All right, so we have another question here from Mel. Mel says, "How do I get out of the urgent quadrant for long enough to hire or outsource work and implement productivity systems?" All right, so she elaborates, "I manage my husband's medical practice. I am burnt out and cognitively depleted by the volume, time sensitivity, and unrelenting nature of incoming work.
I spend all my time in the urgent quadrant and in hyperactive hive mind. I don't have the option to leave the job. I can hire and outsource to some extent when I'm able to make time for it, but how do I get out of the urgent quadrant for long enough to recruit and train staff and to implement sustainable productivity systems?" Mel, I talk about exactly this problem in my book, A World Without Email.
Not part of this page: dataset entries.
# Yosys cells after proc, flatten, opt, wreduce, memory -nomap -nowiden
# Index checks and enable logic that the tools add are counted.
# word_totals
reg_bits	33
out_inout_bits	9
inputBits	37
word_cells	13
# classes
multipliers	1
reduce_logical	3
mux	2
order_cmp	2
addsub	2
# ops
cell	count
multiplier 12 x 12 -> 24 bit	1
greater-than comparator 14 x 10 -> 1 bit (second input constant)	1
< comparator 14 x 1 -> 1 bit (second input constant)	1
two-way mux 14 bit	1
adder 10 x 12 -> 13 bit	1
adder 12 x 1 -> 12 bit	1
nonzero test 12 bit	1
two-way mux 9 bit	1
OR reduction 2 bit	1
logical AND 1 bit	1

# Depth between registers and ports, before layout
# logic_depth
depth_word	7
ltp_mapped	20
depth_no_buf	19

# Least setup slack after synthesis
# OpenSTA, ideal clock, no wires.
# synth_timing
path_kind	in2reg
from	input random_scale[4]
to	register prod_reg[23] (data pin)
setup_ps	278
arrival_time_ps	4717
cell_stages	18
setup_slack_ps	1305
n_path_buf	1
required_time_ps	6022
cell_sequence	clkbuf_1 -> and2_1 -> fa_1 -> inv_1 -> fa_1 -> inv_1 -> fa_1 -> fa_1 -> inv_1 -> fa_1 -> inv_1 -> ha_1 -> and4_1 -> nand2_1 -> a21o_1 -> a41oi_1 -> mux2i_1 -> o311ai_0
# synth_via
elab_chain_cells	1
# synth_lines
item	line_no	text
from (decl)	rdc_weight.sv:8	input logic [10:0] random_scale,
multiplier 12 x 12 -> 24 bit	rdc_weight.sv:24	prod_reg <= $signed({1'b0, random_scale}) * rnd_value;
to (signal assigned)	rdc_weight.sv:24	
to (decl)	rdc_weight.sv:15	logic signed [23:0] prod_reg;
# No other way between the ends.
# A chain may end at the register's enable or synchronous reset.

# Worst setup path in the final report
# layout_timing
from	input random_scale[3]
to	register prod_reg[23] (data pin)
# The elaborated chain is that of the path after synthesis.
It is, I describe as an insidious negative feedback loop. And here's what happens, and here's what's happening to you, but it's very common. When you become too hyperactive with the hyperactive hive mind, so that the sheer quantity of work that you're trying to organize in this very inefficient way with ad hoc, unscheduled back and forth messaging, when that gets to a certain point, you have so little breathing room, just trying to keep up with all these unscheduled back and forth messages, that there's no free time or energy to actually put in place the alternative systems that could reduce all of these unscheduled messages, these unscheduled ad hoc messages.
So when it gets too bad, you strip yourself of the time and energy required to make it better. So it's an insidious negative feedback cycle. And Mel, that's what you're in right now. So what's the solution here? You have to temporarily but drastically give yourself some breathing room by dramatically reducing the amount of things that you're trying to coordinate in this inefficient manner.
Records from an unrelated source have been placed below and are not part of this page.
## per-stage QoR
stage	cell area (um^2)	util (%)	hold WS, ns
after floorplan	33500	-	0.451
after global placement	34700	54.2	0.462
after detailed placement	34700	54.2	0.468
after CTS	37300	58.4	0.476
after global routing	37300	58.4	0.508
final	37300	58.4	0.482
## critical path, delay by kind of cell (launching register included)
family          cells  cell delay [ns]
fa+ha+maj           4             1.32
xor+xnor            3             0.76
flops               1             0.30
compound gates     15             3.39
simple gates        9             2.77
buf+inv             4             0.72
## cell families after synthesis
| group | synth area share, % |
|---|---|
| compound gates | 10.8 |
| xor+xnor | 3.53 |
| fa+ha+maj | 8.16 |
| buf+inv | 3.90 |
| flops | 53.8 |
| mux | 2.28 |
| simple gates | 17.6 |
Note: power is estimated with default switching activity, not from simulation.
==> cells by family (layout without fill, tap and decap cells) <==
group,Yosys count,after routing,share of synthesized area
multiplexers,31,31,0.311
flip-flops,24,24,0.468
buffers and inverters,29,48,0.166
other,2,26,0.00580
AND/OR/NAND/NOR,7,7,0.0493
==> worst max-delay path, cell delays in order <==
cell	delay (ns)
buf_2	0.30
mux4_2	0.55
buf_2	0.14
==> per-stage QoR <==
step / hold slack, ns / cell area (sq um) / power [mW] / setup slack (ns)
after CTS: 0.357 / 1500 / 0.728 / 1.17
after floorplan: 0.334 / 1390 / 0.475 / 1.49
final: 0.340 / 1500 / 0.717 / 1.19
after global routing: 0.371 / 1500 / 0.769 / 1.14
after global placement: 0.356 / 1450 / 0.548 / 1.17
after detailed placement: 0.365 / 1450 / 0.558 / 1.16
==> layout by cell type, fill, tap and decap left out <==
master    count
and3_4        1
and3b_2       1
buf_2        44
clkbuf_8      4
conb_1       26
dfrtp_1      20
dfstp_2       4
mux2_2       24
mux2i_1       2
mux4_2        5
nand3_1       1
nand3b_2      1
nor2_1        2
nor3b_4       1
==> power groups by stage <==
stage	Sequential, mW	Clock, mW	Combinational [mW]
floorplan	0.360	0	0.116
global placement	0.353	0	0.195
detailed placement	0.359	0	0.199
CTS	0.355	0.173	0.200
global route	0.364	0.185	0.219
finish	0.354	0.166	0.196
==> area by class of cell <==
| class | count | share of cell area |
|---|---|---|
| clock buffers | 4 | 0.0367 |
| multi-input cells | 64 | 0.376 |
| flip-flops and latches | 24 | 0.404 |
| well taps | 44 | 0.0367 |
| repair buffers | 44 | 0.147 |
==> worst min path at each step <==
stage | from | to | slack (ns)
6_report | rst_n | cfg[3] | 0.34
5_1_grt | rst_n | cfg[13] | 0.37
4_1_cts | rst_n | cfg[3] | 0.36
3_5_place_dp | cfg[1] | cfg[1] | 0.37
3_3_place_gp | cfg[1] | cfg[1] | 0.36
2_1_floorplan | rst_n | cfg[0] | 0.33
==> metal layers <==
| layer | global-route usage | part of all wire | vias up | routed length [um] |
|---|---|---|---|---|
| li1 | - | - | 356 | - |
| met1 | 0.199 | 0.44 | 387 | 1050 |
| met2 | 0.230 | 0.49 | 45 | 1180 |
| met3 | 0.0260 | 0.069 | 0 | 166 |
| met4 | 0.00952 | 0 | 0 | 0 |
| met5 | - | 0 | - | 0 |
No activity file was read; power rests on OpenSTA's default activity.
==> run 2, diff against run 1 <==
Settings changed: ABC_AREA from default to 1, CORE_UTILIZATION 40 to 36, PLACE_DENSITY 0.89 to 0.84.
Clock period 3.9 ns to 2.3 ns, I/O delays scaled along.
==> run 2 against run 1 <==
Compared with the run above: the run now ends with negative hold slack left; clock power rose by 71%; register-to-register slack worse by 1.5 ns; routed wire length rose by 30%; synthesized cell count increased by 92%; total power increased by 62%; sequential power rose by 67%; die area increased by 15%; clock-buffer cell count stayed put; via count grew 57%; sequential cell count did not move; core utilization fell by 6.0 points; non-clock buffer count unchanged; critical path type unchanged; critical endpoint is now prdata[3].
So you do these drastic emergency reductions of what's on your plate. That gives you breathing room to look at what remains and figure out sustainable systems that don't require you just constantly being on email, constantly being on Slack, constantly checking your phone. And then once these systems are in place, then your breathing room gets much bigger because the things that remain have now been, from a cognitive perspective, made much more tractable.
You're able to add stuff back because now the systems are there, but you have to pull things away and it's going to feel painful. It's going to feel weird. It's going to feel like you're leaving money on the table. You have to do that. And then things come back once you have the actual systems in place.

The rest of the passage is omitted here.